Cisco has placed IBN front-and-center in its overall strategy, betting big on the attractiveness of a smarter way to run a network. And it’s likely a good bet, as Patrick Moorhead of Moor Insights & Strategy pointed out in an editorial in Forbes over the summer. Legacy networks are a big inhibitor to progress, as they’re unwieldy and slow-to-change.
Cisco promises that its new IBN efforts will bring “intent, context and intuition,” all of which will put Cisco in a position to leverage its untold wealth of data and network insight to work in a way that will allow networks to keep up with demand. And the fact that giants like Cisco and Juniper are being proactive suggests a very different—but equally important—kind of intent: the willingness of equipment vendors and, ultimately, CSPs to get on board with rolling out networks that are as smart as they could be.
So far, CSPs have been pretty quiet about their willingness to embrace IBN. Verizon mentioned intent-based networking in a reference architecture last year [PDF], but hasn’t made any large announcements since. Verizon, Century Link, and others have gotten on board with Cisco’s SD-WAN and software analytics offerings, though, so an embrace of IBN now that the bigger players have gotten on board would be unsurprising.

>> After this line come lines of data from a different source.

`src/rtl/alu_share_arbiter.sv`:
```
// Round-robin sharer of one combinational ALU between two requesters.
// One operation in flight; result held until its owner accepts it.
module alu_share_arbiter #(
  parameter int DW = 32,
  parameter int CW = 16
) (
  input  logic          clock,
  input  logic          reset,
  input  logic          r0_valid,
  output logic          r0_ready,
  input  logic [3:0]    r0_aluc,
  input  logic [DW-1:0] r0_a,
  input  logic [DW-1:0] r0_b,
  input  logic          r1_valid,
  output logic          r1_ready,
  input  logic [3:0]    r1_aluc,
  input  logic [DW-1:0] r1_a,
  input  logic [DW-1:0] r1_b,
  output logic          rsp0_valid,
  output logic          rsp1_valid,
  input  logic          rsp_ready,
  output logic [DW-1:0] rsp_s,
  output logic          rsp_z,
  output logic [DW-1:0] alu_a,
  output logic [DW-1:0] alu_b,
  output logic [3:0]    alu_aluc,
  input  logic [DW-1:0] alu_s,
  input  logic          alu_z,
  output logic          busy,
  output logic          grant_id,
  output logic [CW-1:0] cnt0,
  output logic [CW-1:0] cnt1
);

  typedef enum logic [1:0] {
    IDLE = 2'd0,
    EXEC = 2'd1,
    RESP = 2'd2
  } state_t;

  state_t        state_q, state_d;
  logic          last_q, last_d;
  logic          gid_q, gid_d;
  logic [DW-1:0] alu_a_q, alu_a_d;
  logic [DW-1:0] alu_b_q, alu_b_d;
  logic [3:0]    aluc_q, aluc_d;
  logic [DW-1:0] rsp_s_q, rsp_s_d;
  logic          rsp_z_q, rsp_z_d;
  logic [CW-1:0] cnt0_q, cnt0_d;
  logic [CW-1:0] cnt1_q, cnt1_d;

  logic any_req;
  logic win;

  // Tie goes to the requester that was not served last.
  assign any_req = r0_valid | r1_valid;
  assign win     = (r0_valid & r1_valid) ? ~last_q : r1_valid;

  always_comb begin
    state_d  = state_q;
    last_d   = last_q;
    gid_d    = gid_q;
    alu_a_d  = alu_a_q;
    alu_b_d  = alu_b_q;
    aluc_d   = aluc_q;
    rsp_s_d  = rsp_s_q;
    rsp_z_d  = rsp_z_q;
    cnt0_d   = cnt0_q;
    cnt1_d   = cnt1_q;
    r0_ready = 1'b0;
    r1_ready = 1'b0;
    unique case (state_q)
      IDLE: begin
        if (any_req) begin
          r0_ready = ~win;
          r1_ready = win;
          alu_a_d  = win ? r1_a : r0_a;
          alu_b_d  = win ? r1_b : r0_b;
          aluc_d   = win ? r1_aluc : r0_aluc;
          gid_d    = win;
          state_d  = EXEC;
        end
      end
      EXEC: begin
        rsp_s_d = alu_s;
        rsp_z_d = alu_z;
        state_d = RESP;
      end
      RESP: begin
        if (rsp_ready) begin
          if (gid_q) begin
            if (cnt1_q != '1) cnt1_d = cnt1_q + CW'(1);
          end else begin
            if (cnt0_q != '1) cnt0_d = cnt0_q + CW'(1);
          end
          last_d  = gid_q;
          state_d = IDLE;
        end
      end
      default: state_d = IDLE;
    endcase
  end

  always_ff @(posedge clock) begin
    if (reset) begin
      state_q <= IDLE;
      last_q  <= 1'b1;
      gid_q   <= 1'b0;
      alu_a_q <= '0;
      alu_b_q <= '0;
      aluc_q  <= '0;
      rsp_s_q <= '0;
      rsp_z_q <= 1'b0;
      cnt0_q  <= '0;
      cnt1_q  <= '0;
    end else begin
      state_q <= state_d;
      last_q  <= last_d;
      gid_q   <= gid_d;
      alu_a_q <= alu_a_d;
      alu_b_q <= alu_b_d;
      aluc_q  <= aluc_d;
      rsp_s_q <= rsp_s_d;
      rsp_z_q <= rsp_z_d;
      cnt0_q  <= cnt0_d;
      cnt1_q  <= cnt1_d;
    end
  end

  assign rsp0_valid = (state_q == RESP) & ~gid_q;
  assign rsp1_valid = (state_q == RESP) & gid_q;
  assign rsp_s      = rsp_s_q;
  assign rsp_z      = rsp_z_q;
  assign alu_a      = alu_a_q;
  assign alu_b      = alu_b_q;
  assign alu_aluc   = aluc_q;
  assign busy       = (state_q != IDLE);
  assign grant_id   = gid_q;
  assign cnt0       = cnt0_q;
  assign cnt1       = cnt1_q;

endmodule

```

IBN—along with automation frameworks, SDN, machine learning, and a wide variety of other technologies—can and should be seen as yet another way post in the move toward autonomous networks. It’s a long journey, but as Juniper CTO Kireeti Kompella told ComputerWeekly, “It took 10 years for self-driving cars to advance from vision to prototype. I don’t expect an autonomous, self-driving network to take this long.”
In the coming year, we expect to hear a lot more about intent-based networking from hardware and software vendors, as well as the carriers they serve.